Requirement
From the data, return each line holding the word "accepted".

(Collected data entries)
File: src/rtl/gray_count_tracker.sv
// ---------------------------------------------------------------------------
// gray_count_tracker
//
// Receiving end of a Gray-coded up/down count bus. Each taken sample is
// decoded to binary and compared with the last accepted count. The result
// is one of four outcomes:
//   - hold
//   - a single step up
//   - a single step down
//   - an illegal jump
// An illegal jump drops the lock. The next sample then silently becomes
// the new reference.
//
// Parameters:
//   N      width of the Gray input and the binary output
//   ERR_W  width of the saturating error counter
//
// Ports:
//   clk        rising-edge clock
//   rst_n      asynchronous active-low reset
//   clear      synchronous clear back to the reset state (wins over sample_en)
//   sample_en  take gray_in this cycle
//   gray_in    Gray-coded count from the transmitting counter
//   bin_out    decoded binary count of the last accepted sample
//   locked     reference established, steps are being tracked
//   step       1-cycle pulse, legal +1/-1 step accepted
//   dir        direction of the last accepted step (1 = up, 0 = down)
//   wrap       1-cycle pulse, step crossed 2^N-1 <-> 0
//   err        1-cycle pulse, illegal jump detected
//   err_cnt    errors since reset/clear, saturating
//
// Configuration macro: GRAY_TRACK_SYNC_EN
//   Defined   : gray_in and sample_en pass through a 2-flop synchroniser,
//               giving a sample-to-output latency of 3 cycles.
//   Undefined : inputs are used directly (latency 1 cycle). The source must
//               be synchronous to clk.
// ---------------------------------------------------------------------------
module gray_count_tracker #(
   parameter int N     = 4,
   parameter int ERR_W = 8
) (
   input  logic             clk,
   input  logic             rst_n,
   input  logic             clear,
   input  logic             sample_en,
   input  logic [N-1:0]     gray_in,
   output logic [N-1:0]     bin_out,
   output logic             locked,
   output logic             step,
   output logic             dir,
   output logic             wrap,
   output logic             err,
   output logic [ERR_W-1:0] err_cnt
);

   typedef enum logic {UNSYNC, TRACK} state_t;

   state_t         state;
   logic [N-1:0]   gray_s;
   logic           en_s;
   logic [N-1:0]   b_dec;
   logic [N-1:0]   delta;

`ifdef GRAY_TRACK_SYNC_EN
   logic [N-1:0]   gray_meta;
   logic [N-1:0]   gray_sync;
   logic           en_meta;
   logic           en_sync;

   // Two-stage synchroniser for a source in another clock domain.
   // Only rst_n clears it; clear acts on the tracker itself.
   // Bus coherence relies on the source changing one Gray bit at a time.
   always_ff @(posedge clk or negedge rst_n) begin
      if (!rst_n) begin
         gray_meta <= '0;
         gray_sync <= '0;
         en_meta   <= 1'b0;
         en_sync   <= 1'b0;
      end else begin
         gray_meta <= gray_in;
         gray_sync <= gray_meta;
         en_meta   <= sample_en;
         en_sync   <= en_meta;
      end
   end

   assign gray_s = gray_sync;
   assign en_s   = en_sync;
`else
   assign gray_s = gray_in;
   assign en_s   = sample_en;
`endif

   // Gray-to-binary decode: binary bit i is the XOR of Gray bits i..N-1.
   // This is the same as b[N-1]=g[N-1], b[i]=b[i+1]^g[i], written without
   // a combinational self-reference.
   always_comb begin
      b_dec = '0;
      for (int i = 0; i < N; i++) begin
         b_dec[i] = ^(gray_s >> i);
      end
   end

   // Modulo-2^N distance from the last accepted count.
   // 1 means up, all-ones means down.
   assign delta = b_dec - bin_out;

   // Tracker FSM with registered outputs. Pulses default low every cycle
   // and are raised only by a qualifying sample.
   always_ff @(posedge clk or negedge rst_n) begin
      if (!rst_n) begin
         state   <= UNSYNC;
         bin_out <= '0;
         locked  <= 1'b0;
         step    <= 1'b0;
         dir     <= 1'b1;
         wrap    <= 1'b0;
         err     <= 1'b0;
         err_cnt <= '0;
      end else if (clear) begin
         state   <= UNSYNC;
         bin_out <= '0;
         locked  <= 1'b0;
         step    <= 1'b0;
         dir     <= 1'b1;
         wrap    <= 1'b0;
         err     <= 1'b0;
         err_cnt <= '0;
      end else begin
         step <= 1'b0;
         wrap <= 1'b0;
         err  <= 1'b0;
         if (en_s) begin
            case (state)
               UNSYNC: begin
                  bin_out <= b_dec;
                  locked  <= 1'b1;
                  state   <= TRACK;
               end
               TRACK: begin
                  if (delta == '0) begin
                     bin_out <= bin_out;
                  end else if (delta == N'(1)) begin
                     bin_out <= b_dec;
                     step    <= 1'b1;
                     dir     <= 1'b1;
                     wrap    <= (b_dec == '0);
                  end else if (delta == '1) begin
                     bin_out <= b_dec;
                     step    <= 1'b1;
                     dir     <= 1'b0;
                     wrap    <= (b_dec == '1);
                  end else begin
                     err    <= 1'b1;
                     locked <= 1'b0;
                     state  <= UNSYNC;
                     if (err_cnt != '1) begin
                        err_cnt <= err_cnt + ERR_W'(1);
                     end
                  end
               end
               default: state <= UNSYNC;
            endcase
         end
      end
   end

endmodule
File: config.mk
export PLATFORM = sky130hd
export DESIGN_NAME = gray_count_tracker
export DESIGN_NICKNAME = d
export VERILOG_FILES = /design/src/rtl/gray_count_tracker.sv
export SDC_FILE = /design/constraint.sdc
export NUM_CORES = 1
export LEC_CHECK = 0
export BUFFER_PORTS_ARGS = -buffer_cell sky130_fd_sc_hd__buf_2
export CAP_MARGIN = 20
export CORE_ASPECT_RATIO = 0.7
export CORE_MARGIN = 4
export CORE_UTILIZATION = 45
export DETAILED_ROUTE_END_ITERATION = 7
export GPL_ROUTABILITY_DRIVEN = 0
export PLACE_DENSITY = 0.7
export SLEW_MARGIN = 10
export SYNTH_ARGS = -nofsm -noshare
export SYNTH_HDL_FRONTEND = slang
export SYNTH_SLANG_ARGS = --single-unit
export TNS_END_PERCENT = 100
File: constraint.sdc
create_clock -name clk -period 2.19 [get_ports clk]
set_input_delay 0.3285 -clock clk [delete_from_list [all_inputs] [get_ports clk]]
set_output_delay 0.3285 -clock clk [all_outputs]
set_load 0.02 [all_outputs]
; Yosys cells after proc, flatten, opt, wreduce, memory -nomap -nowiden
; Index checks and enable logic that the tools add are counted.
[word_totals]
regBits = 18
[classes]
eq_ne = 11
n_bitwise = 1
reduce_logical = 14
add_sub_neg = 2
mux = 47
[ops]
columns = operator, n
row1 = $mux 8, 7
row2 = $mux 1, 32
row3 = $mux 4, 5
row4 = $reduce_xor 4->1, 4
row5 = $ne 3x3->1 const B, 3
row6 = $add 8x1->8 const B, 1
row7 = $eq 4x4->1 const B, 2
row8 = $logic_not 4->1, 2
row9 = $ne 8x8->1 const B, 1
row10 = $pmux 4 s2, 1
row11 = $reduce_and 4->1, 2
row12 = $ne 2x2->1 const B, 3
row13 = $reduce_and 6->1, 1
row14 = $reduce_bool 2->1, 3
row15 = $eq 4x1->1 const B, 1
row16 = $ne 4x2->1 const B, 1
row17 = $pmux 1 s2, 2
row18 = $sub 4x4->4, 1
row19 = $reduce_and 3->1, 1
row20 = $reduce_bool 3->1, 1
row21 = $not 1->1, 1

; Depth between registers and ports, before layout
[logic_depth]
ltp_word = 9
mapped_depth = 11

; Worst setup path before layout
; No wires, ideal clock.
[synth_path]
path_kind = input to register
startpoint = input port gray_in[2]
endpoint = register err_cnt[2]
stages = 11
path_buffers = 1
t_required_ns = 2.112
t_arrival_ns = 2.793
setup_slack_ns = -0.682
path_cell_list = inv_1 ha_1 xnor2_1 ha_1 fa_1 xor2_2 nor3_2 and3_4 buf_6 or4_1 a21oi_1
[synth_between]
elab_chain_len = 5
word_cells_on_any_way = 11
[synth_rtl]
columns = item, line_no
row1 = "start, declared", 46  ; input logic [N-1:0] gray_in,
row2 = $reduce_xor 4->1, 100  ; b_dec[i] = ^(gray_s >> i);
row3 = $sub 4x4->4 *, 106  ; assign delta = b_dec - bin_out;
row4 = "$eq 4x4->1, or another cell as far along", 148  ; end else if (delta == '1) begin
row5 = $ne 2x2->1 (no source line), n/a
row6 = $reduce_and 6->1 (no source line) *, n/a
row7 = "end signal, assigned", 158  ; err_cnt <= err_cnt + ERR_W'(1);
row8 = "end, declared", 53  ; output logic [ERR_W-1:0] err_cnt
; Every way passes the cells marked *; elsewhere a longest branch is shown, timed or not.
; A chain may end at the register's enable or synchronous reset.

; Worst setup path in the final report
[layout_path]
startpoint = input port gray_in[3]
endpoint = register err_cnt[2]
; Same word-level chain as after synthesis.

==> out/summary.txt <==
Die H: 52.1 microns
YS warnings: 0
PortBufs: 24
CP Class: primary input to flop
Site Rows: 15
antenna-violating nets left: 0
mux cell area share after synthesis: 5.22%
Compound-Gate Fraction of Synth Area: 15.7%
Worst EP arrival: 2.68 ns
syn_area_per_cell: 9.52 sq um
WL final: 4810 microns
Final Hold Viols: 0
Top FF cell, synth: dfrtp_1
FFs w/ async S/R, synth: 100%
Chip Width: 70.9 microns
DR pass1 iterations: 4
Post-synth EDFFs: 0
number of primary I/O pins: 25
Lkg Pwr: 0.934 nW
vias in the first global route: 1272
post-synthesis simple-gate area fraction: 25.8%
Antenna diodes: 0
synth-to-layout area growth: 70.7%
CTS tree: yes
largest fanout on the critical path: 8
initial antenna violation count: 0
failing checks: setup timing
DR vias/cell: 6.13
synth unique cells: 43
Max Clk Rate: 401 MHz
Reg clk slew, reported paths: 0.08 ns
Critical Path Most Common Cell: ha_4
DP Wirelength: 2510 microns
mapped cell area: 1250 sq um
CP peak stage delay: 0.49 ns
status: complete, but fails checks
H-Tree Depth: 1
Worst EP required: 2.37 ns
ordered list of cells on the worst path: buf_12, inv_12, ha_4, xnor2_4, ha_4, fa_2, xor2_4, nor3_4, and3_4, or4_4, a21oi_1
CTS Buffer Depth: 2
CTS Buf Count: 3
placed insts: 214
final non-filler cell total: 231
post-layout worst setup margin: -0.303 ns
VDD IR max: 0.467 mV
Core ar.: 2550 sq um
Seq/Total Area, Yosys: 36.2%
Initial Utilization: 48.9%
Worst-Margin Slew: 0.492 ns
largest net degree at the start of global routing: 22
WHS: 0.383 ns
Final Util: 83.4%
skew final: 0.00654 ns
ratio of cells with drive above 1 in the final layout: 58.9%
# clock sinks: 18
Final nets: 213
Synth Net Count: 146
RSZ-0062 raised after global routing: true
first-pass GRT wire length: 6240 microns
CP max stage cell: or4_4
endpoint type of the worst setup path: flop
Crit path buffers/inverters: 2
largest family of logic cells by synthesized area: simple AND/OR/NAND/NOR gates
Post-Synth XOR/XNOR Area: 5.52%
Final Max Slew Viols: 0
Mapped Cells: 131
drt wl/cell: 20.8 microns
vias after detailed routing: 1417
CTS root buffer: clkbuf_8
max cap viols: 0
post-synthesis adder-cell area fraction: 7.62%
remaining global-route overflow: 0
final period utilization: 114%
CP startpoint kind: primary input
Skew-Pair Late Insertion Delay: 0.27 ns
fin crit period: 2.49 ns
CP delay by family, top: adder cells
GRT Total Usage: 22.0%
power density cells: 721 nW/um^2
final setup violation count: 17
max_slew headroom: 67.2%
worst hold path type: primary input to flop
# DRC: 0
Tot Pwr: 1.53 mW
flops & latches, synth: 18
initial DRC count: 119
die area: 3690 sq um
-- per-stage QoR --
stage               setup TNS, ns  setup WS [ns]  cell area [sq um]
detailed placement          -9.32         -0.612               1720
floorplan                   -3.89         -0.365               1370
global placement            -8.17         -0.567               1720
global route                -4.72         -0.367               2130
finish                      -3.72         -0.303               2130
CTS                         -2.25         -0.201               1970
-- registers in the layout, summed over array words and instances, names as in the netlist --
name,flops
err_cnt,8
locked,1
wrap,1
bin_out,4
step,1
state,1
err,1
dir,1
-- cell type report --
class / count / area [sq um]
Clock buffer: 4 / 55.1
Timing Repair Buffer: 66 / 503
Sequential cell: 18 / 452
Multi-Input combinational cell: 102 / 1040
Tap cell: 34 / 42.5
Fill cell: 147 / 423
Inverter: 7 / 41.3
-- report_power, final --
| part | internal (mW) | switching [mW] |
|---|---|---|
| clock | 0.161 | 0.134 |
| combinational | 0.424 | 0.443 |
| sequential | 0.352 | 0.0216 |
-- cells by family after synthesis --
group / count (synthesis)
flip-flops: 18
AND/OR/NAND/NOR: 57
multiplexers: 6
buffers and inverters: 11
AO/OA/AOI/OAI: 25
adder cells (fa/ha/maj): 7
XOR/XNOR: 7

Result of the exercise
// decoded to binary and compared with the last accepted count. The result
//   bin_out    decoded binary count of the last accepted sample
//   step       1-cycle pulse, legal +1/-1 step accepted
//   dir        direction of the last accepted step (1 = up, 0 = down)
   // Modulo-2^N distance from the last accepted count.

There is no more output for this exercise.